The 22 countries that participate in the Clean Energy Ministerial (CEM) share a strong interest in the development and deployment of clean energy technologies.
As these same countries represent more than 75% of global energy consumption, 80% of global CO2 emissions and 75% of global GDP, they have the power to drive the transition to a cleaner energy system and, since CEM first convened in 2010, have taken steps toward this challenging goal. So how much progress has been made thus far?
This comprehensive overview examines the latest developments in key clean energy
Technology penetration: how much are clean energy technologies being used?
Market creation: what is being done to foster the necessary markets?
Technology developments: how are individual technologies performing?
Each technology and sector is tracked against interim 2020 targets in the IEA 2012 Energy Technology Perspectives 2°C scenario, which lays out pathways to a sustainable energy system in 2050.

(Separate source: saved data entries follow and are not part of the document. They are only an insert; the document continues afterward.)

`config.mk`:
```
export PLATFORM = sky130hd
export DESIGN_NAME = bvs_ctrl_flat
export DESIGN_NICKNAME = d
export VERILOG_FILES = /design/src/rtl/bvs_pkg.sv /design/src/rtl/bvs_if.sv /design/src/rtl/bvs_ctrl.sv /design/src/flat_wrapper.sv
export SDC_FILE = /design/constraint.sdc
export NUM_CORES = 1
export LEC_CHECK = 0
export ABC_CLOCK_PERIOD_IN_PS = 4300
export BUFFER_PORTS_ARGS = -buffer_cell sky130_fd_sc_hd__buf_2
export CAP_MARGIN = 20
export CORE_ASPECT_RATIO = 1.75
export CORE_MARGIN = 2
export CORE_UTILIZATION = 52
export CTS_CLUSTER_SIZE = 28
export DETAILED_ROUTE_END_ITERATION = 6
export HOLD_SLACK_MARGIN = 0.02
export PLACE_DENSITY_LB_ADDON = 0.05
export SKIP_CTS_REPAIR_TIMING = 1
export SLEW_MARGIN = 20
export SYNTH_ARGS = -nofsm -noshare
export SYNTH_HDL_FRONTEND = slang
export SYNTH_SLANG_ARGS = --single-unit
```
`constraint.sdc`:
```
create_clock -name clk -period 4.3 [get_ports clk]
set_clock_uncertainty 0.1 [all_clocks]
set_input_delay 0.215 -clock clk [delete_from_list [all_inputs] [get_ports clk]]
set_output_delay 0.215 -clock clk [all_outputs]
set_load 0.005 [all_outputs]
```
`src/rtl/bvs_pkg.sv`:
```
// shared types, widths and codes for the bounded vector store
`default_nettype none
package bvs_pkg;
	localparam int DEPTH  = 1024;
	localparam int CMD_W  = 3;
	localparam int POS_W  = 11;
	localparam int WORD_W = 32;
	localparam int ST_W   = 2;
	localparam int CNT_W  = $clog2(DEPTH + 1);
	localparam int ADDR_W = (DEPTH > 1) ? $clog2(DEPTH) : 1;
	localparam int CMP_W  = (CNT_W > POS_W) ? CNT_W : POS_W;

	localparam logic [CMD_W-1:0] CMD_PUSH = 3'd0;
	localparam logic [CMD_W-1:0] CMD_POP  = 3'd1;
	localparam logic [CMD_W-1:0] CMD_SET  = 3'd2;
	localparam logic [CMD_W-1:0] CMD_GET  = 3'd3;
	localparam logic [CMD_W-1:0] CMD_FIND = 3'd4;

	localparam logic [ST_W-1:0] ST_OK    = 2'd0;
	localparam logic [ST_W-1:0] ST_EMPTY = 2'd1;
	localparam logic [ST_W-1:0] ST_RANGE = 2'd2;
	localparam logic [ST_W-1:0] ST_FULL  = 2'd3;

	typedef struct packed {
		logic [ST_W-1:0]          status;
		logic signed [WORD_W-1:0] read_value;
		logic [POS_W-1:0]         found_position;
	} res_t;

	typedef struct packed {
		logic              wr_en;
		logic [ADDR_W-1:0] wr_addr;
		logic [WORD_W-1:0] wr_data;
		logic              rd_en;
		logic [ADDR_W-1:0] rd_addr;
	} mem_req_t;
endpackage
`default_nettype wire

```
`src/rtl/bvs_if.sv`:
```
// command and result channel interfaces
`default_nettype none
interface bvs_cmd_if;
	import bvs_pkg::*;
	logic                     valid;
	logic                     ready;
	logic [CMD_W-1:0]         command;
	logic [POS_W-1:0]         position;
	logic signed [WORD_W-1:0] data_value;
	modport source (output valid, command, position, data_value, input ready);
	modport sink (input valid, command, position, data_value, output ready);
endinterface

`default_nettype wire

```
`src/rtl/bvs_ctrl.sv`:
```
// command sequencer with element count and shared compare for find
`default_nettype none
module bvs_ctrl (
	input  wire logic                  clk,
	input  wire logic                  arst_n,
	bvs_cmd_if.sink                    req,
	output bvs_pkg::mem_req_t          mreq,
	input  wire logic [bvs_pkg::WORD_W-1:0] rdata,
	output bvs_pkg::res_t              res,
	output logic                       res_valid,
	input  wire logic                  res_ready
);
	import bvs_pkg::*;

	localparam logic [1:0] S_IDLE = 2'd0;
	localparam logic [1:0] S_RD   = 2'd1;
	localparam logic [1:0] S_FIND = 2'd2;
	localparam logic [1:0] S_DONE = 2'd3;

	logic [1:0]        state_q, state_d;
	logic [CNT_W-1:0]  cnt_q, cnt_d;
	logic [ADDR_W-1:0] idx_q, idx_d;
	logic [WORD_W-1:0] data_q, data_d;
	res_t              res_q, res_d;
	logic [CMP_W-1:0]  pos_ext;
	logic              pos_ok;
	logic              full;

	assign req.ready = (state_q == S_IDLE);
	assign res       = res_q;
	assign res_valid = (state_q == S_DONE);

	assign pos_ext = CMP_W'(req.position);
	assign pos_ok  = (req.position != '0) && (pos_ext <= CMP_W'(cnt_q));
	assign full    = (cnt_q == CNT_W'(DEPTH));

	always_comb begin
		state_d = state_q;
		cnt_d   = cnt_q;
		idx_d   = idx_q;
		data_d  = data_q;
		res_d   = res_q;
		mreq    = '0;
		case (state_q)
			S_IDLE: begin
				if (req.valid) begin
					res_d   = '0;
					data_d  = req.data_value;
					state_d = S_DONE;
					case (req.command)
						CMD_PUSH: begin
							if (full) begin
								res_d.status = ST_FULL;
							end else begin
								mreq.wr_en   = 1'b1;
								mreq.wr_addr = ADDR_W'(cnt_q);
								mreq.wr_data = req.data_value;
								cnt_d        = cnt_q + CNT_W'(1);
							end
						end
						CMD_POP: begin
							if (cnt_q == '0) begin
								res_d.status = ST_EMPTY;
							end else begin
								cnt_d        = cnt_q - CNT_W'(1);
								mreq.rd_en   = 1'b1;
								mreq.rd_addr = ADDR_W'(cnt_q - CNT_W'(1));
								state_d      = S_RD;
							end
						end
						CMD_SET: begin
							if (pos_ok) begin
								mreq.wr_en   = 1'b1;
								mreq.wr_addr = ADDR_W'(pos_ext - CMP_W'(1));
								mreq.wr_data = req.data_value;
							end else begin
								res_d.status = ST_RANGE;
							end
						end
						CMD_GET: begin
							if (pos_ok) begin
								mreq.rd_en   = 1'b1;
								mreq.rd_addr = ADDR_W'(pos_ext - CMP_W'(1));
								state_d      = S_RD;
							end else begin
								res_d.status = ST_RANGE;
							end
						end
						CMD_FIND: begin
							if (cnt_q != '0) begin
								idx_d        = '0;
								mreq.rd_en   = 1'b1;
								mreq.rd_addr = '0;
								state_d      = S_FIND;
							end
						end
						default: begin
						end
					endcase
				end
			end
			S_RD: begin
				res_d.read_value = rdata;
				state_d          = S_DONE;
			end
			S_FIND: begin
				if (rdata == data_q) begin
					res_d.found_position = POS_W'(CNT_W'(idx_q) + CNT_W'(1));
					state_d              = S_DONE;
				end else if (CNT_W'(idx_q) + CNT_W'(1) == cnt_q) begin
					state_d = S_DONE;
				end else begin
					idx_d        = idx_q + ADDR_W'(1);
					mreq.rd_en   = 1'b1;
					mreq.rd_addr = idx_q + ADDR_W'(1);
				end
			end
			S_DONE: begin
				if (res_ready) begin
					state_d = S_IDLE;
				end
			end
			default: begin
				state_d = S_IDLE;
			end
		endcase
	end

	always_ff @(posedge clk or negedge arst_n) begin
		if (!arst_n) begin
			state_q <= S_IDLE;
			cnt_q   <= '0;
		end else begin
			state_q <= state_d;
			cnt_q   <= cnt_d;
		end
	end

	always_ff @(posedge clk) begin
		idx_q  <= idx_d;
		data_q <= data_d;
		res_q  <= res_d;
	end

	a_cnt_bound: assert property (@(posedge clk) disable iff (!arst_n)
		cnt_q <= CNT_W'(DEPTH))
		else $error("element count above depth");

	a_find_idx: assert property (@(posedge clk) disable iff (!arst_n)
		state_q == S_FIND |-> CNT_W'(idx_q) < cnt_q)
		else $error("find index past element count");

	a_push_cnt: assert property (@(posedge clk) disable iff (!arst_n)
		(req.valid && req.ready && req.command == CMD_PUSH && !full)
		|=> cnt_q == $past(cnt_q) + CNT_W'(1))
		else $error("push did not grow the count");

	a_wr_addr: assert property (@(posedge clk) disable iff (!arst_n)
		mreq.wr_en |-> CNT_W'(mreq.wr_addr) <= cnt_q)
		else $error("write beyond the tail");
endmodule
`default_nettype wire

```
`src/flat_wrapper.sv`:
```
// flat-port wrapper written by rule: the top's interface ports become plain ports
module bvs_ctrl_flat import bvs_pkg::*;
  (clk, arst_n, mreq, rdata, res, res_valid, res_ready, req_valid, req_command, req_position, req_data_value, req_ready);
  bvs_cmd_if req_i ();
  input  wire logic clk;
  input  wire logic arst_n;
  output bvs_pkg::mem_req_t mreq;
  input  wire logic [bvs_pkg::WORD_W-1:0] rdata;
  output bvs_pkg::res_t res;
  output logic res_valid;
  input  wire logic res_ready;
  input wire logic [$bits(req_i.valid)-1:0] req_valid;
  input wire logic [$bits(req_i.command)-1:0] req_command;
  input wire logic [$bits(req_i.position)-1:0] req_position;
  input wire logic [$bits(req_i.data_value)-1:0] req_data_value;
  output wire logic [$bits(req_i.ready)-1:0] req_ready;
  assign req_i.valid = req_valid;
  assign req_i.command = req_command;
  assign req_i.position = req_position;
  assign req_i.data_value = req_data_value;
  assign req_ready = req_i.ready;
  bvs_ctrl u_core (.clk(clk), .arst_n(arst_n), .req(req_i), .mreq(mreq), .rdata(rdata), .res(res), .res_valid(res_valid), .res_ready(res_ready));
endmodule
```
==> results.tsv <==
metric	value	unit
status	finished, final reports clean	
Rows	51	
top post-synthesis cells by area	edfxtp_1 45%, and2_1 7.4%, xor2_1 5.7%, dfrtp_1 5.6%, xnor2_1 5.2%	
max-slew violation count	0	
CP top delay family	compound AO/OA/AOI/OAI gates	
syn_nets	633	
GPL Wtd Cong	0.960	
RSZ-0062 raised after global routing	false	
switching part of the total	0.353	
Longest Clk Path Bufs	2	
# clock sinks	100	
share of cells above drive strength 1	0.302	
largest net degree at the start of global routing	36	
area share of the leading cell type in the synthesized netlist	0.447	
I/O pin count	183	
Post-synth EDFFs	87	
Min Clock Period, post-route	3.84	ns
vias per std cell	5.45	
antenna violations before repair	0	
Slew headroom	0.428	
final number of setup-violating endpoints	0	
Worst path max stage delay	0.57	ns
count leader, synth	edfxtp_1	
Pleak	3.15	nW
r2r endpoint	u_core.state_q[0]$_DFFE_PN0P_	
post-DP HPWL	12.3	mm
asr flop ratio synth	0.130	
wire per inst	18.5	µm
ys flop type	edfxtp_1	
Slowest-stage cell, CP	dfrtp_1	
Post-synth top cells	87 x edfxtp_1, 69 x and2_1, 38 x xor2_1, 35 x xnor2_1, 27 x nand2_1	
WHS Endpoint	u_core.res[18]$_SDFFCE_PN0P_	
post-synthesis sequential area ratio	0.502	
Fillers	899	
synthesized area per cell	11.0	µm²
global-route wire length before repair	23.4	mm
Hold Path Cell Cnt	2	
DIE WIDTH	84.2	µm
drt total wl	16.2	mm
placed cell count	828	
critical path capture point type	primary output	
diode count	0	
crit share post-route	0.892	
total track usage	0.254	
Final Worst Setup Slack	0.463	ns
DRT iter0 DRCs	215	
remaining antenna violation count	0	
Reg2Reg Depth	8	
H-Tree Depth	3	
slew at the pin with the worst max-slew slack	0.852	ns
power per cell area	560	nW/µm²
TritonRoute pass-1 iters	4	
Clock power frac	0.190	
crit-path cells	inv_1 -> ha_1 -> a21oi_1 -> a211oi_1 -> a2111oi_1 -> o221ai_1 -> or3_1 -> a21oi_2 -> buf_4 -> and2_1 -> buf_2	
critical path depth	11	
startpoint types	flip-flop	
CTS buffer count	9	
WP buf/inv	3	
Post-Layout Cell Count	876	
Hold Path Class	in2reg	
maximum fanout along the worst path	33	
Clock Pin Slew Worst Setup and Hold Paths	0.07	ns
vias in the first global route	4554	
P_int	2.71	mW
Ys Warns	0	
final setup TNS	0	ns
Mapped Area	5850	µm²
clock latency on the worst-skew pair	0.34	ns
CORE AREA	11000	µm²
Hold Crit Start	rdata[7]	
clk root buf	clkbuf_16	
Seq pwr share	0.420	
NetSw	1.48	mW
final hold vios	0	
Worst EP required	3.98	ns
I/O Buffers	182	
GRT Residual Overflow	0	
combinational power share	0.391	
die height	144	µm
CTS tree	done	
Yosys cell types	60	
DR vias	4772	
Crit Path Category	reg2out	
worst slack at placement	0.847	ns
DRC Markers	0	
P&R area growth vs syn	28.2	%
max-cap viol count	0	
Yosys reg bits	100	
fmax	261	MHz
Crit. Startpoint	u_core.cnt_q[2]$_DFFE_PN0P_	
R2R Path Start	u_core.idx_q[0]$_SDFFCE_PN0P_	
Nets	841	
hold_ws	0.0725	ns
post-synth top area cell	edfxtp_1	
die area	12100	µm²
Cells after Synth	532	
Worst EP arrival	3.52	ns
Starting Density	0.530	
R2R Setup Slk	1.14	ns
IR drop worst, VDD	0.390	mV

Stark messages emerge: progress has not been fast enough; large market failures are preventing clean energy solutions from being taken up; considerable energy-efficiency potential remains untapped; policies need to better address the energy system as a
whole; and energy-related research, development and demonstration need to accelerate. The report also introduces a new IEA index, tracking the carbon intensity of energy supply since 1970, that shows no recent improvement and underscores the need for more concerted effort.
Alongside these grim conclusions there is positive news. In 2012, sales of hybrid electric vehicles passed the 1 million mark. Solar photovoltaic systems were being installed at a record pace. The costs of most clean energy technologies fell more rapidly than anticipated.
The report provides specific recommendations to governments on how to scale up
deployment of these key technologies.